1946年之后,局势急转。随着重重谈判破裂,曾经共同工作的伙伴渐行渐远。宋美龄返回南京,孔令仪随母亲宋霭龄辗转上海,而张素我被安排到西南一所师范学院执教。课堂上,她继续使用前线收集的英语读本,讲战争中医生的临场判断,讲国际红十字会的行动规则,也讲“和平不是凭空来的”。学生说,张老师在黑板写下“Justice”后,总要停顿几秒,那短暂沉默比任何激昂演说都更有分量。
时针很快拨到1980年。国内开始开放探亲通道,年过花甲的她趁假期赴美看望友人。飞机落地纽约肯尼迪机场,空气中混着油烟与咖啡味,让人恍惚。但真正让她意外的,是在五大道画廊与孔令仪重逢。两人隔着画框对视几秒,接着不约而同笑了。
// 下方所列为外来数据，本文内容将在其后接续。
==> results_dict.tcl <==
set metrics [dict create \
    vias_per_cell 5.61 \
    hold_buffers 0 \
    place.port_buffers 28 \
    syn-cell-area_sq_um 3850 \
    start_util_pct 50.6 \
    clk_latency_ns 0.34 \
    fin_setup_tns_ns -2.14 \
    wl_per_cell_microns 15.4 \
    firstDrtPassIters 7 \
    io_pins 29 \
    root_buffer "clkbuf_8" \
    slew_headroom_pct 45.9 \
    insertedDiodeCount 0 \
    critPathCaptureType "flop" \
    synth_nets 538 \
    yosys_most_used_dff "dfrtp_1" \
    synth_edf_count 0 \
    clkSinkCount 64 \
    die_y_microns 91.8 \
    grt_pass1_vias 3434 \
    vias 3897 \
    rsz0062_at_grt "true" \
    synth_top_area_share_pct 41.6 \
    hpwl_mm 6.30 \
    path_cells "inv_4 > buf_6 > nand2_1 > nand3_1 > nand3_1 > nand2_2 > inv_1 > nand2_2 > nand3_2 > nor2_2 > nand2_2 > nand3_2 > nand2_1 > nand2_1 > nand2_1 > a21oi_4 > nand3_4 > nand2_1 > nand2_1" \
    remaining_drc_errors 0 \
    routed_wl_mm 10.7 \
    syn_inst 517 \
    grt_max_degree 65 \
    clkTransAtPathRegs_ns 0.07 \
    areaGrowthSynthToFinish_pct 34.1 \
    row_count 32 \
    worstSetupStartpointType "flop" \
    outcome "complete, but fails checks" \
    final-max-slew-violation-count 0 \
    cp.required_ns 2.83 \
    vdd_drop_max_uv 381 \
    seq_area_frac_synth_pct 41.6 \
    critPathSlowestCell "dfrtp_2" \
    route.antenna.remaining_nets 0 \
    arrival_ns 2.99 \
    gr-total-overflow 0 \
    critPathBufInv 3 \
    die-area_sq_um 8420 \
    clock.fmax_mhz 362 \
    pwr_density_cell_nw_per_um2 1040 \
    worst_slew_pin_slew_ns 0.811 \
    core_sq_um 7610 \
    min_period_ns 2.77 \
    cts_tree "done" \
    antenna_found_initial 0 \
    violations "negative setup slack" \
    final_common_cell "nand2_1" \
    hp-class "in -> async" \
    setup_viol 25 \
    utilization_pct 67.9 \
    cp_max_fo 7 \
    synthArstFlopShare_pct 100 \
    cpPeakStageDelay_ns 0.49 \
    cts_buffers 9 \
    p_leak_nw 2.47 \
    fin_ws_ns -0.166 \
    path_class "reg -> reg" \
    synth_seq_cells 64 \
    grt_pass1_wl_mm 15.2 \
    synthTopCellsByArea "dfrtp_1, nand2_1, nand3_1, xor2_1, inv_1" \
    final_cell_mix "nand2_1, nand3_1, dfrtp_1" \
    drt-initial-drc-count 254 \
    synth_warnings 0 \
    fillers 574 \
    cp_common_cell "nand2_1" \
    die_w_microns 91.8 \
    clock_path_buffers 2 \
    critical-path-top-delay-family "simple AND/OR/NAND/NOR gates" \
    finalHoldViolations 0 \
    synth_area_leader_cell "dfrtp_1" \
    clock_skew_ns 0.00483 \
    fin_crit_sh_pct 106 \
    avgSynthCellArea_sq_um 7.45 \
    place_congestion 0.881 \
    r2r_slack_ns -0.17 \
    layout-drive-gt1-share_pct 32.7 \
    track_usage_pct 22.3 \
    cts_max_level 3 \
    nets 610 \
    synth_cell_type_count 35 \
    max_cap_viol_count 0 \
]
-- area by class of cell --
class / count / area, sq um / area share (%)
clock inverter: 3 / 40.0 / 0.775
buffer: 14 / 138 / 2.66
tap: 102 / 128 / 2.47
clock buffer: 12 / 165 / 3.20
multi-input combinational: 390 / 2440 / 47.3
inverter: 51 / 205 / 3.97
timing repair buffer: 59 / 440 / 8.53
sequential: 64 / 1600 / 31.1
--- src/rtl/seq_multdiv.sv ---
// seq_multdiv: iterative multiplier (radix-2 shift-add) and restoring divider, one bit per cycle.
// Optional macro MULTDIV_SIGNED_EN selects two's-complement operands (sign/magnitude around the unsigned core).
module seq_multdiv #(
   parameter int WIDTH = 8
) (
   input  logic             clock,
   input  logic             reset_n,
   input  logic             start_mult,
   input  logic             start_div,
   input  logic [WIDTH-1:0] op_a,
   input  logic [WIDTH-1:0] op_b,
   output logic [WIDTH-1:0] result,
   output logic [WIDTH-1:0] result_hi,
   output logic             busy,
   output logic             done,
   output logic             exception,
   output logic [1:0]       dbg_state
);

   // Handshake: a start is a one-cycle request taken only while busy is low (IDLE); there is no
   // back-pressure. done pulses for one cycle and result/result_hi/exception are valid from then on.
   typedef enum logic [1:0] {IDLE = 2'd0, MUL = 2'd1, DIV = 2'd2, DONE = 2'd3} state_t;

   localparam int CW = $clog2(WIDTH + 1);
   localparam logic [CW-1:0] LAST = CW'(WIDTH);

   state_t state, state_next;

   logic [CW-1:0]      cnt;
   logic [2*WIDTH-1:0] acc;
   logic [WIDTH-1:0]   opnd;
   logic [WIDTH-1:0]   a_raw;
   logic [WIDTH-1:0]   mag_a, mag_b;
   logic [WIDTH:0]     mul_sum;
   logic [WIDTH:0]     div_shift;
   logic [WIDTH-1:0]   div_diff;
   logic [2*WIDTH-1:0] mul_step, div_step, prod_fix;
   logic [WIDTH-1:0]   quo_fix, rem_fix;
   logic [WIDTH-1:0]   fin_lo, fin_hi;
   logic               fin_exc, mul_exc, div_exc;
   logic               div_zero, accept, finish;
`ifdef MULTDIV_SIGNED_EN
   logic               neg_a, neg_b, ovf;
`endif

   always_ff @(posedge clock or negedge reset_n) begin
      if (!reset_n) state <= IDLE;
      else          state <= state_next;
   end

   always_comb begin
      state_next = state;
      case (state)
         IDLE:    if (start_mult) state_next = MUL;
                  else if (start_div) state_next = DIV;
         MUL:     if (cnt == LAST) state_next = DONE;
         DIV:     if (div_zero || cnt == LAST) state_next = DONE;
         DONE:    state_next = IDLE;
         default: state_next = IDLE;
      endcase
   end

   always_comb begin
      busy      = (state != IDLE);
      done      = (state == DONE);
      dbg_state = state;
   end

   always_comb begin
`ifdef MULTDIV_SIGNED_EN
      mag_a = op_a[WIDTH-1] ? -op_a : op_a;
      mag_b = op_b[WIDTH-1] ? -op_b : op_b;
`else
      mag_a = op_a;
      mag_b = op_b;
`endif
   end

   // acc holds {partial product, multiplier} or {partial remainder, dividend/quotient}.
   always_comb begin
      accept    = (state == IDLE) && (start_mult || start_div);
      finish    = (state == MUL || state == DIV) && (state_next == DONE);
      div_zero  = (opnd == '0);
      mul_sum   = {1'b0, acc[2*WIDTH-1:WIDTH]} + (acc[0] ? {1'b0, opnd} : '0);
      mul_step  = {mul_sum, acc[WIDTH-1:1]};
      div_shift = {acc[2*WIDTH-1:WIDTH], acc[WIDTH-1]};
      div_diff  = div_shift[WIDTH-1:0] - opnd;
      if (div_shift >= {1'b0, opnd}) div_step = {div_diff, acc[WIDTH-2:0], 1'b1};
      else                           div_step = {div_shift[WIDTH-1:0], acc[WIDTH-2:0], 1'b0};
   end

   always_comb begin
      prod_fix = acc;
      quo_fix  = acc[WIDTH-1:0];
      rem_fix  = acc[2*WIDTH-1:WIDTH];
      mul_exc  = |acc[2*WIDTH-1:WIDTH];
      div_exc  = 1'b0;
`ifdef MULTDIV_SIGNED_EN
      if (neg_a ^ neg_b) begin
         prod_fix = -acc;
         quo_fix  = -acc[WIDTH-1:0];
      end
      if (neg_a) rem_fix = -acc[2*WIDTH-1:WIDTH];
      mul_exc = (prod_fix[2*WIDTH-1:WIDTH] != {WIDTH{prod_fix[WIDTH-1]}});
      div_exc = ovf;
`endif
      if (state == MUL) begin
         fin_lo  = prod_fix[WIDTH-1:0];
         fin_hi  = prod_fix[2*WIDTH-1:WIDTH];
         fin_exc = mul_exc;
      end else if (div_zero) begin
         fin_lo  = '1;
         fin_hi  = a_raw;
         fin_exc = 1'b1;
      end else begin
         fin_lo  = quo_fix;
         fin_hi  = rem_fix;
         fin_exc = div_exc;
      end
   end

   always_ff @(posedge clock or negedge reset_n) begin
      if (!reset_n) begin
         cnt       <= '0;
         acc       <= '0;
         opnd      <= '0;
         a_raw     <= '0;
         result    <= '0;
         result_hi <= '0;
         exception <= 1'b0;
`ifdef MULTDIV_SIGNED_EN
         neg_a     <= 1'b0;
         neg_b     <= 1'b0;
         ovf       <= 1'b0;
`endif
      end else if (accept) begin
         cnt   <= '0;
         a_raw <= op_a;
         if (start_mult) begin
            opnd <= mag_a;
            acc  <= {{WIDTH{1'b0}}, mag_b};
         end else begin
            opnd <= mag_b;
            acc  <= {{WIDTH{1'b0}}, mag_a};
         end
`ifdef MULTDIV_SIGNED_EN
         neg_a <= op_a[WIDTH-1];
         neg_b <= op_b[WIDTH-1];
         ovf   <= !start_mult && (op_a == {1'b1, {(WIDTH-1){1'b0}}}) && (&op_b);
`endif
      end else if (finish) begin
         result    <= fin_lo;
         result_hi <= fin_hi;
         exception <= fin_exc;
      end else if (state == MUL) begin
         acc <= mul_step;
         cnt <= cnt + CW'(1);
      end else if (state == DIV) begin
         acc <= div_step;
         cnt <= cnt + CW'(1);
      end
   end

endmodule

--- config.mk ---
export PLATFORM = sky130hd
export DESIGN_NAME = seq_multdiv
export DESIGN_NICKNAME = d
export VERILOG_FILES = /design/src/rtl/seq_multdiv.sv
export SDC_FILE = /design/constraint.sdc
export NUM_CORES = 1
export LEC_CHECK = 0
export BUFFER_PORTS_ARGS = -buffer_cell sky130_fd_sc_hd__buf_2
export CORE_AREA = 2 2 76 133
export CTS_CLUSTER_SIZE = 24
export DETAILED_ROUTE_END_ITERATION = 7
export DIE_AREA = 0 0 78 135
export GPL_TIMING_DRIVEN = 0
export PLACE_DENSITY = 0.6
export SLEW_MARGIN = 10
export SYNTH_ARGS = -nofsm -noshare
export SYNTH_HDL_FRONTEND = slang
export SYNTH_SLANG_ARGS = --single-unit
--- constraint.sdc ---
create_clock -name clock -period 3.4 [get_ports clock]
set_input_delay 1.02 -clock clock [delete_from_list [all_inputs] [get_ports clock]]
set_output_delay 1.02 -clock clock [all_outputs]
set_load 0.02 [all_outputs]
==> impl_metrics.csv, run 1 <==
group,metric,value,unit
global_route,grt_max_degree,56,
synth,ys_warn_count,0,
place,io_buffers,39,
critical_path,endpoint_kind,"flip-flop",
clocking,clock_sinks,55,
routing,vias,3308,
hold_path,min_path_cells,2,
place,place_area,4080,µm²
timing,max_freq,362,MHz
clocking,ctsHoldBuffers,0,
critical_path,critPathTopFamily,"compound AO/OA/AOI/OAI gates",
global_route,grt_first_pass_wirelength,17400,µm
synth,synth_cell_type_count,54,
floorplanning,start_util,39.6,%
timing,final_hold_viol_count,0,
critical_path,r2r-end,"acc[13]",
critical_path,worstSetupPathType,"flip-flop to flip-flop",
pwr,power.density,1130,nW/µm²
outcome,status,"finished, final reports clean",
hold_path,min_to,"a_raw[2]",
timing,min_period,2.76,ns
synth,netlist_area,3730,µm²
clocking,clk_pin_slew,0.07,ns
routing,ant_nets,0,
floorplanning,die_y,135,µm
hold_path,hold_path.startpoint,"a_raw[2]",
critical_path,start_kind,"flip-flop",
floorplanning,core_area,9410,µm²
finish,nFillCells,938,
routing,wl,10900,µm
synth,synth_top_area_share,36.9,%
critical_path,cp_cell_sequence,"ha_1 -> clkbuf_1 -> a21oi_1 -> a21oi_1 -> a211oi_2 -> buf_4 -> a211oi_1 -> a21oi_1 -> o21ai_0",
clocking,max-clock-path-buffers,2,
timing,fin_crit_sh,81.2,%
clocking,clkLatencyLatePin,0.30,ns
finish,drive_gt1_share,14.3,%
hold_path,hold_class,"flip-flop to flip-flop",
routing,vias_per_cell,5.60,
clocking,cts_resized,0,
timing,setup_ws,0.638,ns
pwr,p_leak,0.00199,µW
place,dp_slack,0.506,ns
synth,yosysSeqAreaShare,36.9,%
synth,synth.most_common_cell,"dfrtp_1",
critical_path,slowest_stage,"dfrtp_1",
synth,synth_top_cell_by_area,"dfrtp_1",
finish,areaGrowthSynthToFinish,13.5,%
timing,finalSetupViolCount,0,
synth,synth-edff-count,0,
synth,ys_top_cells_by_count,"55 x dfrtp_1, 47 x nand2_1, 47 x nor2_1, 33 x a21oi_1, 32 x mux2i_1",
floorplanning,die_x,78,µm
floorplanning,io_pins,41,
synth,syn_nets,468,
timing,max_slew.worst_pin.slew,0.713,ns
run,maxCapViolCount,0,
clocking,numCtsBuffers,5,
timing,relSlewSlack,52.5,%
critical_path,required,3.58,ns
synth,synthArstFlopShare,100,%
synth,ys_ff_latch,55,
routing,wl_per_cell,18.4,µm
global_route,first_global_vias,3421,
critical_path,crit_buf_inv,2,
critical_path,path_max_fanout,10,
floorplanning,row_count,47,
finish,nNetsFinal,514,
synth,synth_area_leaders,"dfrtp_1 37%, mux2i_1 8.6%, ha_1 8.1%, nand2_1 4.7%, nor2_1 4.7%",
global_route,grt-ovfl-total,0,
global_route,antenna_found_initial,0,
critical_path,rr_worst_depth,9,
timing,fin_skew,0.00345,ns
synth,ys.flop_type,"dfrtp_1",
clocking,cts_setup_buffers,0,
finish,final_area,4230,µm²
timing,fin_tns_setup,0,ns
critical_path,r2r_start,"acc[11]",
clocking,clk_root_buffer_cell,"clkbuf_16",
place,gp_congestion,0.901,
timing,drv_slew,0,
routing,drc,0,
routing,first_iter_violations,160,
pwr,power,4770,µW
critical_path,cp_slowest_stage_delay,0.51,ns
critical_path,r2r_setup_slack,0.64,ns
global_route,grtUsageTotal,21.6,%
clocking,cts_tree,"yes",
critical_path,arrival,2.94,ns
pwr,ir_worst_vdd,0.000557,V
critical_path,crit_top_cell,"a21oi_1",
clocking,htreeDepth,2,
synth,syn_avg_cell_area,8.84,µm²
finish,antenna_cells,0,
synth,syn_inst,422,
place,hpwlAfterDp,8460,µm
floorplanning,design.die.area,10500,µm²
timing,rsz0062_at_grt,"no",
routing,first_pass_iters,5,
-- worst register-to-register path, cell delays in order, from the launching register on --
cell and delay [ns]:
dfrtp_1 0.51, ha_1 0.34, clkbuf_1 0.18, a21oi_1 0.33, a21oi_1 0.13, a211oi_2 0.42, buf_4 0.27, a211oi_1 0.09
a21oi_1 0.26, o21ai_0 0.12
-- per-stage QoR --
step	instances	utilization [%]	hold WS, ns
3_5_place_dp	583	43.3	0.463
6_report	591	45.0	0.480
4_1_cts	591	44.9	0.480
5_1_grt	591	45.0	0.497
2_1_floorplan	422	-	0.445
3_3_place_gp	583	43.3	0.457
-- worst max-delay path by stage --
| stage | startpoint | to | depth (start not counted) |
|---|---|---|---|
| finish | acc[11] | acc[13] | 9 |
| global route | acc[0] | acc[15] | 11 |
| CTS | acc[11] | acc[11] | 8 |
| detailed placement | start_mult | acc[11] | 6 |
| global placement | start_mult | acc[11] | 6 |
| floorplan | start_mult | acc[3] | 9 |
-- area by class of cell --
type                            count  area (µm²)  share of cell area [%]
Timing Repair Buffer               39         198                    4.67
Tap cell                          122         153                    3.61
Sequential cell                    55        1380                    32.5
Clock buffer                        7         143                    3.37
Multi-Input combinational cell    319        2130                    50.4
Inverter                           24        90.1                    2.13
Buffer                             24         131                    3.10
Clock inverter                      1        8.76                   0.207
-- cells by family after synthesis --
group	count (synthesis)	synth area share (%)
simple gates	138	17.0
flops	55	36.9
mux	34	9.19
buf+inv	48	5.94
xor+xnor	6	1.41
compound gates	115	20.4
fa+ha+maj	26	9.12
-- sequential cells by signal, summed over array words and instances (netlist names) --
name	count
cnt	4
result_hi	8
opnd	8
acc	16
exception	1
result	8
a_raw	8
dbg_state	2
-- where the power goes --
part,internal (µW),switching [µW],total [µW],leakage (µW)
combinational,1180,1740,2920,0.00124
clock,296,243,539,0.0000741
sequential,975,331,1310,0.000676
-- placed cells by master, fill, tap and decap left out, drive strengths merged, types with 3 or more instances in the layout --
cell	count
a211o	3
a211oi	10
a21o	7
a21oi	33
a311o	8
a31oi	4
and2	7
buf	52
clkbuf	18
dfrtp	55
ha	24
inv	24
mux2i	32
nand2	47
nand2b	3
nand3	7
nor2	48
nor3	10
nor4	6
o21ai	30
o31ai	3
xnor2	4
-- per-layer routing --
metal / GRT usage, % / share of wire [%] / vias up
li1: - / - / 1581
met1: 22.0 / 37 / 1590
met2: 38.6 / 52 / 93
met3: 2.34 / 3.3 / 44
met4: 18.3 / 7.5 / 0
met5: 0 / 0 / -
Note: power is estimated with default switching activity, not from simulation.
==> run 2: changes to the inputs <==
Settings changed: ABC_AREA from default to 1, CORE_AREA 2 2 76 133 to 2 2 77 135, DIE_AREA 0 0 78 135 to 0 0 79 137, PLACE_DENSITY 0.6 to 0.62.
Clock period 3.4 ns to 2.3 ns, I/O delays scaled along.
==> run 2 against run 1 <==
Critical path depth grew 2. Worst setup slack lost 0.53 ns. Wire length grew 5.3%. Synthesized area grew 2.3%. Maximum frequency grew 26%. Largest power group unchanged. Power grew 40%.
==> impl_metrics.csv, run 2 <==
group,metric,value,unit
pwr,p_leak,0.00232,µW
floorplanning,row_count,48,
timing,max_freq,457,MHz
pwr,p_seq_share,26.8,%
finish,largest_reg_flops,16,
clocking,cts_setup_buffers,0,
global_route,grt_use_met2,40.1,%
timing,relSlewSlack,51.0,%
finish,stdcell_count,713,
finish,final_common_cell,"nand2_1",
place,hpwlAfterDp,9080,µm
synth,yosysSeqAreaShare,36.1,%
synth,synth-edff-count,0,
finish,largest-register,"acc",
run,maxCapViolCount,0,
critical_path,cp_cell_sequence,"ha_1 -> nand2_1 -> nand2_1 -> nand2_1 -> nand2_1 -> a21oi_2 -> nand2_4 -> nor2_4 -> o21ai_0 -> nand2_1 -> nand2_1",
floorplanning,die_y,137,µm
synth,synth_area_leaders,"dfrtp_1 36%, nand2_1 16%, ha_1 7.9%, inv_1 7.3%, o21ai_0 5.8%",
clocking,clk_pin_slew,0.07,ns
timing,rsz0062_at_grt,"no",
outcome,status,"finished, final reports clean",
routing,vias_per_cell,5.18,
critical_path,required,2.49,ns
critical_path,endpoint_kind,"flip-flop",
global_route,busiest_layer,"met2",
synth,ys_top_cells_by_count,"159 x nand2_1, 74 x inv_1, 55 x dfrtp_1, 51 x nor2_1, 44 x o21ai_0",
critical_path,crit_end,"acc[0]",
pwr,p_int,3280,µW
global_route,grt_util_met1,22.7,%
clocking,ctsHoldBuffers,0,
global_route,use_met3,2.04,%
global_route,first_global_vias,3567,
finish,nNetsFinal,634,
pwr,ir_worst_vdd,0.000599,V
synth,synth_top_area_share,36.1,%
synth,syn_nets,588,
finish,nFillCells,1054,
synth,ys_warn_count,0,
floorplanning,design.die.area,10800,µm²
synth,netlist_area,3820,µm²
routing,first_iter_violations,198,
clocking,clk_root_buffer_cell,"clkbuf_16",
global_route,grtUsageTotal,21.7,%
finish,final_util,44.7,%
pwr,clockPowerShare,11.5,%
critical_path,worstSetupPathType,"flip-flop to flip-flop",
routing,wl,11500,µm
critical_path,r2r-end,"acc[0]",
clocking,htreeDepth,2,
synth,ys_ff_latch,55,
finish,final_area,4350,µm²
global_route,grt_first_pass_wirelength,17900,µm
synth,synth.most_common_cell,"nand2_1",
floorplanning,start_util,39.2,%
routing,drc,0,
pwr,combPwrFrac,61.8,%
clocking,numCtsBuffers,5,
synth,synth_top_cell_by_area,"dfrtp_1",
pwr,power,6680,µW
synth,synth_cell_type_count,28,
critical_path,crit_top_cell,"nand2_1",
critical_path,slowest_stage,"dfrtp_1",
timing,fin_crit_sh,95.1,%
clocking,max-clock-path-buffers,2,
timing,drv_slew,0,
critical_path,r2r_start,"acc[13]",
place,gp_congestion,0.983,
critical_path,r2r_setup_slack,0.11,ns
synth,syn_inst,542,
finish,drive_gt1_share,11.7,%
critical_path,rr_worst_depth,11,
clocking,cts_resized,1,
critical_path,start_kind,"flip-flop",
pwr,power.density,1540,nW/µm²
place,dp_cells,706,
synth,synthArstFlopShare,100,%
synth,syn_avg_cell_area,7.04,µm²
timing,final_hold_viol_count,0,
timing,max_slew.worst_pin.slew,0.734,ns
pwr,switchingPower,3400,µW
global_route,grt-ovfl-total,0,
clocking,cts_tree,"yes",
global_route,antenna_found_initial,0,
synth,ys.flop_type,"dfrtp_1",
routing,ant_nets,0,
critical_path,cp_slowest_stage_delay,0.51,ns
clocking,clock_sinks,55,
pwr,switching_share,51.0,%
routing,vias,3692,
critical_path,path_max_fanout,10,
floorplanning,io_pins,41,
critical_path,arrival,2.38,ns
timing,min_period,2.19,ns
critical_path,critPathLaunch,"acc[13]",
floorplanning,die_x,79,µm
place,io_buffers,39,
timing,fin_skew,0.00504,ns
finish,mostFrequentLayoutCells,"159 x nand2_1, 74 x inv_1, 54 x dfrtp_1",
routing,wl_per_cell,16.1,µm
finish,areaGrowthSynthToFinish,14.0,%
clocking,clkLatencyLatePin,0.29,ns
hold_path,hold_class,"input pin to async pin",
place,place_area,4170,µm²
global_route,grt_max_degree,56,
timing,finalSetupViolCount,0,
finish,antenna_cells,0,
routing,first_pass_iters,5,
floorplanning,core_area,9730,µm²
run 2: cell count changes after synthesis, sizes merged, moves of 9 or more:
| cell | delta |
|---|---|
| inv | +52 |
| nor3 | -9 |
| nand4 | +16 |
| a211oi | -10 |
| nand3 | +26 |
| a21oi | -26 |
| nand2 | +116 |
| o21ai | +36 |
| mux2i | -29 |
run 2: power groups by stage:
stage | registers (µW) | clock network, µW | logic [µW]
2_1_floorplan | 1840 | 0 | 2820
3_3_place_gp | 1780 | 0 | 3970
3_5_place_dp | 1800 | 0 | 4050
4_1_cts | 1780 | 784 | 4080
5_1_grt | 1850 | 809 | 4650
6_report | 1790 | 767 | 4130
run 2: cells by family after synthesis:
logic type / after synthesis / synth area share, %
compound gates: 91 / 13.8
xor+xnor: 7 / 1.61
fa+ha+maj: 26 / 8.92
buf+inv: 96 / 10.5
flops: 55 / 36.1
mux: 3 / 0.787
simple gates: 264 / 28.4
run 2: worst max-delay path, delay by kind of cell (launching register included):
kind	cells	cell delay, ns
fa+ha+maj	1	0.42
compound gates	2	0.39
simple gates	8	0.77
flops	1	0.51
run 2: through the flow:
stage | TNS [ns] | setup WS [ns] | hold slack (ns)
after detailed placement | -0.230 | -0.0829 | 0.464
after CTS | 0 | 0.0304 | 0.473
final | 0 | 0.112 | 0.447
after global routing | 0 | 0.0123 | 0.498
after global placement | -0.124 | -0.0646 | 0.461
after floorplan | 0 | 0.349 | 0.394
run 2: worst min path at each step:
stage,startpoint,to,slack [ns],cells after the start
6_report,reset_n,exception,0.45,1
5_1_grt,reset_n,exception,0.50,1
4_1_cts,reset_n,acc[15],0.47,1
3_5_place_dp,result_hi[3],result_hi[3],0.46,2
3_3_place_gp,exception,exception,0.46,1
2_1_floorplan,reset_n,a_raw[0],0.39,0
run 2: metal layers:
metal / share of wire (%) / wire length, µm
met5: 0 / 0
met4: 7.1 / 808
met3: 3.2 / 372
met2: 52 / 6010
met1: 37 / 4260
run 2: final cells by class:
| cell class | instances | area [µm²] | share of cell area [%] |
|---|---|---|---|
| Buffer | 20 | 124 | 2.85 |
| Clock buffer | 6 | 139 | 3.19 |
| Tap cell | 125 | 156 | 3.60 |
| Timing Repair Buffer | 39 | 198 | 4.54 |
| Sequential cell | 55 | 1380 | 31.7 |
| Multi-Input combinational cell | 391 | 2070 | 47.5 |
| Inverter | 76 | 285 | 6.56 |
| Clock inverter | 1 | 5.00 | 0.115 |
孔令仪低声问:“这趟打算待多久?”张素我回答:“半个月,回去还得上课。”对话仅此一句,却暗含试探。
当晚,孔令仪开车送客人回酒店。途中她忍不住再问:“真就半个月?若时间长点也不是坏事。”张素我摇头,扭动收音机,音乐盖住车声。几日后,她托孔令仪转达一份拜会请求,地点当然是东71街那栋熟悉的褐石公寓——宋美龄此时已在此定居。回信很快,字数极少:“姨妈不便相见,望珍重。”孔令仪递信时神色复杂,半晌才说:“她担心场面难堪,你该懂的。”张素我没有辩解,只是把信纸折得整整齐齐,放进行李夹层。
拒见的理由究竟是什么?外界猜测不少,有人认为是政治顾虑——此时的宋美龄仍与台湾高层往来,任何与大陆人士的公开接触都可能引发猜想;也有人说这位昔日“第一夫人”在八十高龄时已不再愿意回忆旧事。无论真实答案如何,对张素我来说,信里那句“望珍重”已足够。次日她取消了原本安排的博物馆参观,独自走到中央公园长椅上坐了整整一个上午。天气晴朗,鸽子在人行道上啄食,她却一直没有拿起相机。
研究者后来在她的行李中发现一本随身笔记,首页写着两行字:“历史无情,亲情无罪。”再翻下去,是密密麻麻的课程提纲、学生名单,还有英国时期的旧邮票。显然,对她而言,生活依旧要遵循既定秩序:开学在即,要回校,要备课。美国之行,不过是插曲。
飞回北京的航班升空时已近黄昏。窗外云层被夕阳染成深红,她轻声对邻座乘客说了句:“云海像战时的烽火,很像吧?”对方一怔,随即回应:“确实有点像。”短短一句对话,没有历史大词,却包含了她全部感受。几十年的辗转证明,一旦做出选择,余生就要承担后果。张素我明白,重逢与否,早已不影响那段情谊曾经的厚度;更重要的,是在风雨之中守住自己最初的承诺——船票丢在港口,心却早已系在故土。